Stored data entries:
========

This is an optimization exercise on Yosys and OpenROAD, whose aim is a short achievable clock period and few clock cycles, not a production implementation.
Only simulation tests tie the RTL to the original design; equivalence was not proved.
No activity file was given, so power comes from the tool's default toggle rates.

### constraint.sdc
create_clock -name core_clock -period 10.0 [get_ports {clk}]
set_input_delay 2.0000 -clock core_clock [delete_from_list [all_inputs] [get_ports {clk}]]
set_output_delay 2.0000 -clock core_clock [all_outputs]
set_load 0.01 [all_outputs]
### design.v
module lj372_core (
    input  wire        clk,
    input  wire        rst,
    output reg         mem_req,
    output reg         mem_we,
    output reg  [11:0] mem_addr,
    output reg  [15:0] mem_wdata,
    input  wire        mem_ready,
    input  wire [15:0] mem_rdata,
    input  wire        con_in_valid,
    input  wire [7:0]  con_in_data,
    output reg         con_in_ready,
    output reg         con_out_valid,
    output reg  [7:0]  con_out_data,
    input  wire        con_out_ready,
    output wire        halted,
    output wire        faulted,
    input  wire [3:0]  dbg_sel,
    output reg  [15:0] dbg_data
);
    localparam [3:0] OP_BR   = 4'h0, OP_ADD  = 4'h1, OP_LD   = 4'h2, OP_ST   = 4'h3,
                     OP_JSR  = 4'h4, OP_AND  = 4'h5, OP_LDR  = 4'h6, OP_STR  = 4'h7,
                     OP_INV  = 4'h8, OP_NOT  = 4'h9, OP_LDI  = 4'hA, OP_STI  = 4'hB,
                     OP_JMP  = 4'hC, OP_PP   = 4'hD, OP_LEA  = 4'hE, OP_TRAP = 4'hF;
    reg  [15:0] regs [0:7];
    reg  [2:0]  cc;             
    reg  [15:0] fpc;            
    reg         halt_r, fault_r;
    reg  [15:0] fault_addr;
    reg         iv;             
    reg  [15:0] ir;
    reg  [15:0] xpc;            
    reg  [15:0] ea;             
    reg         ea_stale;
    reg         ph;             
    reg         cov;            
    reg  [7:0]  cbyte;
    reg  [15:0] ic_word  [0:7];
    reg  [8:0]  ic_tag   [0:7];
    reg  [7:0]  ic_valid;
    reg  [15:0] dc_word  [0:7];
    reg  [8:0]  dc_tag   [0:7];
    reg  [7:0]  dc_valid;
    reg  [7:0]  dc_dirty;
    function [2:0] cc_of(input [15:0] v);
        cc_of = v[15] ? 3'b100 : (v == 16'h0000) ? 3'b010 : 3'b001;
    endfunction
    wire stopped = halt_r | fault_r;
    assign halted  = halt_r;
    assign faulted = fault_r;
    always @(*) begin
        case (dbg_sel)
            4'd0, 4'd1, 4'd2, 4'd3,
            4'd4, 4'd5, 4'd6, 4'd7: dbg_data = regs[dbg_sel[2:0]];
            4'd8:                   dbg_data = fpc;
            4'd9:                   dbg_data = {13'h0000, cc};
            4'd10:                  dbg_data = fault_addr;
            default:                dbg_data = 16'h0000;
        endcase
    end
    wire [3:0]  op    = ir[15:12];
    wire [2:0]  f_dr  = ir[11:9];
    wire [2:0]  f_sr1 = ir[8:6];
    wire [15:0] x_sr1 = regs[f_sr1];
    wire [15:0] x_sr2 = regs[ir[2:0]];
    wire [15:0] x_dr  = regs[f_dr];
    wire [15:0] r0    = regs[0];
    wire [15:0] r6    = regs[6];
    wire is_alu  = (op == OP_ADD) | (op == OP_AND) | (op == OP_NOT);
    wire is_lea  = (op == OP_LEA);
    wire is_br   = (op == OP_BR);
    wire is_jmp  = (op == OP_JMP);
    wire is_jsr  = (op == OP_JSR);
    wire is_ld   = (op == OP_LD) | (op == OP_LDR);
    wire is_ldi  = (op == OP_LDI);
    wire is_st   = (op == OP_ST) | (op == OP_STR);
    wire is_sti  = (op == OP_STI);
    wire is_push = (op == OP_PP) & ~ir[5];
    wire is_pop  = (op == OP_PP) &  ir[5];
    wire is_trap = (op == OP_TRAP);
    wire t_getc  = is_trap & (ir[7:0] == 8'h20);
    wire t_out   = is_trap & (ir[7:0] == 8'h21);
    wire t_puts  = is_trap & (ir[7:0] == 8'h22);
    wire t_halt  = is_trap & (ir[7:0] == 8'h25);
    wire ben = |(cc & ir[11:9]);
    wire [15:0] opb = ir[5] ? {{11{ir[4]}}, ir[4:0]} : x_sr2;
    reg  [15:0] alu;
    always @(*) begin
        case (op)
            OP_ADD:  alu = x_sr1 + opb;
            OP_AND:  alu = x_sr1 & opb;
            default: alu = ~x_sr1;
        endcase
    end
    wire ea_in = (ea[15:12] == 4'h3);
    reg [7:0] wmask;
    always @(*) begin
        wmask = 8'h00;
        if (is_alu | is_lea | is_ld | is_ldi) wmask[f_dr] = 1'b1;
        if (is_jsr)  wmask[7] = 1'b1;
        if (is_pop) begin wmask[f_dr] = 1'b1; wmask[6] = 1'b1; end
        if (is_push) wmask[6] = 1'b1;
        if (t_getc)  wmask[0] = 1'b1;
    end
    wire [2:0]  dc_idx  = ea[2:0];
    wire [8:0]  dc_tg   = ea[11:3];
    wire        dc_hit  = dc_valid[dc_idx] & (dc_tag[dc_idx] == dc_tg);
    wire        dc_evict = dc_valid[dc_idx] & dc_dirty[dc_idx] & ~dc_hit;
    wire        puts_step = ~cov | con_out_ready;
    wire        dc_rd  = iv & ~ea_stale & (is_ld | is_ldi | (is_sti & ~ph) | (t_puts & puts_step));
    wire        dc_wr  = iv & ~ea_stale & (is_st | (is_sti & ph));
    wire        dc_op  = (dc_rd | dc_wr) & ea_in;
    wire [15:0] dc_rdata = dc_hit ? dc_word[dc_idx] : mem_rdata;
    wire        dc_rok = dc_hit | (~dc_evict & mem_ready);
    wire need_base = is_ld | is_st | is_jmp | (is_jsr & ~ir[11]) | (op == OP_PP) | t_puts;
    wire recompute = iv & ea_stale;    
    reg  x_done;        
    reg  x_fault;       
    reg  x_port;        
    reg  redirect;
    always @(*) begin
        x_done   = 1'b0;
        x_fault  = 1'b0;
        x_port   = 1'b0;
        redirect = 1'b0;
        if (iv && !ea_stale) begin
            if (is_alu | is_lea | (op == OP_INV)) x_done = 1'b1;
            if (is_br)  begin x_done = 1'b1; redirect = ben; end
            if (is_jmp | is_jsr) begin x_done = 1'b1; redirect = 1'b1; end
            if (is_trap & ~t_getc & ~t_out & ~t_puts) x_done = 1'b1;
            if (t_getc) x_done = con_in_valid;
            if (t_out)  x_done = con_out_ready;
            if (op == OP_PP) begin
                if (!ea_in) x_fault = 1'b1;
                else begin
                    x_port = 1'b1;
                    x_done = mem_ready;
                end
            end
            if (is_ld | is_ldi | is_st | is_sti | (t_puts & puts_step)) begin
                if (!ea_in) x_fault = 1'b1;
                else begin
                    if (dc_rd) begin
                        x_port = ~dc_hit;
                        if (dc_rok) begin
                            if (is_ld | (is_ldi & ph)) x_done = 1'b1;
                            if (t_puts & (dc_rdata == 16'h0000)) x_done = 1'b1;
                        end
                    end else begin
                        x_port = dc_evict;
                        x_done = ~dc_evict | mem_ready;
                    end
                end
            end
        end
    end
    wire x_stop  = x_fault | (iv & ~ea_stale & t_halt);
    wire fetch_go = ~stopped & (~iv | x_done) & ~x_stop;
    wire [15:0] fa     = redirect ? ea : fpc;
    wire        fa_in  = (fa[15:12] == 4'h3);
    wire [2:0]  fa_idx = fa[2:0];
    wire        ic_hit = ic_valid[fa_idx] & (ic_tag[fa_idx] == fa[11:3]);
    wire [15:0] fw     = ic_hit ? ic_word[fa_idx] : mem_rdata;
    wire        f_ok   = fa_in & (ic_hit | (~x_port & mem_ready));
    wire [15:0] fa1    = fa + 16'd1;
    wire [3:0]  fop    = fw[15:12];
    wire [15:0] f_base = regs[fw[8:6]];
    wire [15:0] f_off  = (fop == OP_JSR) ? {{5{fw[10]}}, fw[10:0]} : {{7{fw[8]}}, fw[8:0]};
    wire [15:0] f_pcrel = fa1 + f_off;
    wire [15:0] f_ldr  = f_base + {{10{fw[5]}}, fw[5:0]};
    wire [15:0] r6m1   = r6 - 16'd1;
    reg  [15:0] f_ea;
    reg         f_nb;       
    reg  [2:0]  f_bsel;
    always @(*) begin
        f_nb   = 1'b0;
        f_bsel = fw[8:6];
        case (fop)
            OP_LDR, OP_STR: begin f_ea = f_ldr; f_nb = 1'b1; end
            OP_JMP:         begin f_ea = f_base; f_nb = 1'b1; end
            OP_JSR: begin
                if (fw[11])               f_ea = f_pcrel;
                else if (fw[8:6] == 3'd7) f_ea = fa1;
                else begin f_ea = f_base; f_nb = 1'b1; end
            end
            OP_PP: begin
                f_ea = fw[5] ? r6 : r6m1; f_nb = 1'b1; f_bsel = 3'd6;
            end
            OP_TRAP: begin
                f_ea = r0; f_nb = (fw[7:0] == 8'h22); f_bsel = 3'd0;
            end
            default: f_ea = f_pcrel;
        endcase
    end
    wire f_stale = f_nb & iv & wmask[f_bsel];
    reg [15:0] r_ea;
    always @(*) begin
        case (op)
            OP_LDR, OP_STR: r_ea = x_sr1 + {{10{ir[5]}}, ir[5:0]};
            OP_PP:          r_ea = ir[5] ? r6 : r6m1;
            OP_TRAP:        r_ea = r0;
            default:        r_ea = x_sr1;
        endcase
    end
    always @(*) begin
        mem_req   = 1'b0;
        mem_we    = 1'b0;
        mem_addr  = fa[11:0];
        mem_wdata = dc_word[dc_idx];
        if (!stopped) begin
            if (x_port) begin
                mem_req = 1'b1;
                if (op == OP_PP) begin
                    mem_we    = ~ir[5];
                    mem_addr  = ea[11:0];
                    mem_wdata = (f_dr == 3'd6) ? ea : x_dr;
                end else if (dc_evict) begin
                    mem_we    = 1'b1;
                    mem_addr  = {dc_tag[dc_idx], dc_idx};
                end else begin
                    mem_addr  = ea[11:0];
                end
            end else if (fetch_go) begin
                mem_req = ~ic_hit & fa_in;
            end
        end
        con_in_ready  = ~stopped & iv & ~ea_stale & t_getc;
        con_out_valid = ~stopped & ((iv & ~ea_stale & t_out) | cov);
        con_out_data  = cov ? cbyte : r0[7:0];
    end
    integer i;
    always @(posedge clk) begin
        if (rst) begin
            fpc        <= 16'h3000;
            cc         <= 3'b010;
            halt_r     <= 1'b0;
            fault_r    <= 1'b0;
            fault_addr <= 16'h0000;
            iv         <= 1'b0;
            ir         <= 16'h0000;
            xpc        <= 16'h0000;
            ea         <= 16'h0000;
            ea_stale   <= 1'b0;
            ph         <= 1'b0;
            cov        <= 1'b0;
            cbyte      <= 8'h00;
            ic_valid   <= 8'h00;
            dc_valid   <= 8'h00;
            dc_dirty   <= 8'h00;
            for (i = 0; i < 8; i = i + 1)
                regs[i] <= 16'h0000;
        end else if (!stopped) begin
            if (recompute) begin
                ea       <= r_ea;
                ea_stale <= 1'b0;
            end else if (iv) begin
                if (x_fault) begin
                    fault_r    <= 1'b1;
                    fault_addr <= ea;
                    fpc        <= xpc;
                    iv         <= 1'b0;
                    cov        <= 1'b0;
                end
                if (t_halt) begin
                    halt_r <= 1'b1;
                    iv     <= 1'b0;
                end
                if (is_alu) begin
                    regs[f_dr] <= alu;
                    cc         <= cc_of(alu);
                end
                if (is_lea) begin
                    regs[f_dr] <= ea;
                    cc         <= cc_of(ea);
                end
                if (is_jsr) regs[7] <= fpc;
                if (t_getc && con_in_valid) regs[0] <= {8'h00, con_in_data};
                if ((op == OP_PP) && ea_in && mem_ready) begin
                    if (!ir[5]) regs[6] <= ea;
                    else begin
                        regs[f_dr] <= mem_rdata;
                        regs[6]    <= (f_dr == 3'd6) ? mem_rdata + 16'd1 : ea + 16'd1;
                    end
                end
                if (dc_op) begin
                    if (dc_rd) begin
                        if (dc_hit) begin
                        end else if (dc_evict) begin
                            if (mem_ready) dc_dirty[dc_idx] <= 1'b0;
                        end else if (mem_ready) begin
                            dc_word[dc_idx]  <= mem_rdata;
                            dc_tag[dc_idx]   <= dc_tg;
                            dc_valid[dc_idx] <= 1'b1;
                            dc_dirty[dc_idx] <= 1'b0;
                        end
                        if (dc_rok) begin
                            if (is_ld | (is_ldi & ph)) begin
                                regs[f_dr] <= dc_rdata;
                                cc         <= cc_of(dc_rdata);
                                ph         <= 1'b0;
                            end
                            if ((is_ldi | is_sti) & ~ph) begin
                                ea <= dc_rdata;
                                ph <= 1'b1;
                            end
                            if (t_puts) begin
                                if (dc_rdata == 16'h0000) begin
                                    cov <= 1'b0;
                                end else begin
                                    cov   <= 1'b1;
                                    cbyte <= dc_rdata[7:0];
                                    ea    <= ea + 16'd1;
                                end
                            end
                        end else if (t_puts & con_out_ready) begin
                            cov <= 1'b0;
                        end
                    end else begin
                        if (dc_hit) begin
                            dc_word[dc_idx]  <= x_dr;
                            dc_dirty[dc_idx] <= 1'b1;
                        end else if (!dc_evict || mem_ready) begin
                            dc_word[dc_idx]  <= x_dr;
                            dc_tag[dc_idx]   <= dc_tg;
                            dc_valid[dc_idx] <= 1'b1;
                            dc_dirty[dc_idx] <= 1'b1;
                        end
                        if (!dc_evict || mem_ready) ph <= 1'b0;
                    end
                end
            end
            if (fetch_go) begin
                if (!fa_in) begin
                    fault_r    <= 1'b1;
                    fault_addr <= fa;
                    fpc        <= fa;
                    iv         <= 1'b0;
                end else if (f_ok) begin
                    if (!ic_hit) begin
                        ic_word[fa_idx]  <= mem_rdata;
                        ic_tag[fa_idx]   <= fa[11:3];
                        ic_valid[fa_idx] <= 1'b1;
                    end
                    iv       <= 1'b1;
                    ir       <= fw;
                    xpc      <= fa;
                    fpc      <= fa1;
                    ea       <= f_ea;
                    ea_stale <= f_stale;
                end else begin
                    iv  <= 1'b0;
                    fpc <= fa;
                end
            end
        end
    end
endmodule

========

§ **Task directions**
Where a line of the data contains "period", copy that line.

§ **Written solution**
This is an optimization exercise on Yosys and OpenROAD, whose aim is a short achievable clock period and few clock cycles, not a production implementation.
create_clock -name core_clock -period 10.0 [get_ports {clk}]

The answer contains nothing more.